Highly flexible and thermal conductive films of graphene/poly(naphthylamine) and applications in thermal management of LED devices

Abstract

AbstractIn 5G era, integration and miniaturization of electronic components lead to increasing challenges in thermal management. Materials with high thermal conductivity and flexibility are strongly desired for dissipating heat locally generated in such devices. Due to its extraordinary thermal conducting performance, graphene has been exhibiting great potential in thermal management. In this work, composite films based on graphene oxide and poly‐naphthylamine (gGO/PNA) with enhanced thermal conducting performance have been achieved by employing poly (naphthylamine) (PNA) as repairing additives to restore topological defects of graphene oxide (GO).

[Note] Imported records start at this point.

===== config.mk =====
export PLATFORM = sky130hd
export DESIGN_NAME = puct_child_select_unit
export DESIGN_NICKNAME = d
export VERILOG_FILES = /design/src/rtl/pcs_pkg.sv /design/src/rtl/puct_child_select_unit.sv
export SDC_FILE = /design/constraint.sdc
export NUM_CORES = 2
export LEC_CHECK = 0
export BUFFER_PORTS_ARGS = -buffer_cell sky130_fd_sc_hd__buf_2
export CAP_MARGIN = 20
export CORE_AREA = 2 2 323 325
export DETAILED_ROUTE_END_ITERATION = 7
export DIE_AREA = 0 0 325 327
export GPL_TIMING_DRIVEN = 0
export PLACE_DENSITY = 0.74
export SYNTH_ARGS = -nofsm -noshare
export SYNTH_HDL_FRONTEND = slang
export SYNTH_SLANG_ARGS = --single-unit

===== constraint.sdc =====
create_clock -name clk -period 12 [get_ports clk]
set_input_delay 0.6 -clock clk [delete_from_list [all_inputs] [get_ports clk]]
set_output_delay 0.6 -clock clk [all_outputs]
set_load 0.05 [all_outputs]
## config.mk

```make
export PLATFORM = sky130hd
export DESIGN_NAME = rms_error_ema_tracker_core
export DESIGN_NICKNAME = d
export VERILOG_FILES = /design/src/rmse_pkg.sv /design/src/rmse_div.sv /design/src/rmse_front.sv /design/src/rmse_queue.sv /design/src/rmse_back.sv /design/src/rms_error_ema_tracker_core.sv
export SDC_FILE = /design/constraint.sdc
export NUM_CORES = 2
export LEC_CHECK = 0
export ABC_AREA = 1
export BUFFER_PORTS_ARGS = -buffer_cell sky130_fd_sc_hd__buf_2
export CORE_MARGIN = 4
export CORE_UTILIZATION = 65
export CTS_BUF_LIST = sky130_fd_sc_hd__clkbuf_8
export CTS_CLUSTER_DIAMETER = 200
export DETAILED_ROUTE_END_ITERATION = 10
export PLACE_DENSITY = 0.9
export REMOVE_ABC_BUFFERS = 1
export SETUP_SLACK_MARGIN = 0.05
export SLEW_MARGIN = 20
export SYNTH_ARGS = -nofsm -noshare
export SYNTH_HDL_FRONTEND = slang
export SYNTH_SLANG_ARGS = --single-unit
export TNS_END_PERCENT = 30
```

## constraint.sdc

```tcl
create_clock -name clk_i -period 8.37 [get_ports clk_i]
set_clock_uncertainty 0.2 [all_clocks]
set_input_delay 0.837 -clock clk_i [delete_from_list [all_inputs] [get_ports clk_i]]
set_output_delay 0.837 -clock clk_i [all_outputs]
set_load 0.02 [all_outputs]
```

Specifically, gGO/PNA films are prepared with a facile operation of vacuum filtration followed by an elevated temperature treatment. The optimal thermal conductivity (κ) of gGO/PNA reaches to 1016.03 W m−1 K−1, 31.3% enhancement over that of the pristine graphene one. The thermal conducting performance test demonstrates the film an efficient heat‐dissipation ability from a heat‐generating LED bulb. Furthermore, the film exhibits excellent flexibility, making it survival from a 1000‐cycle bending test. This finding may promote the development of heat‐spreading materials and their applications in thermal management of highly integrated electronics.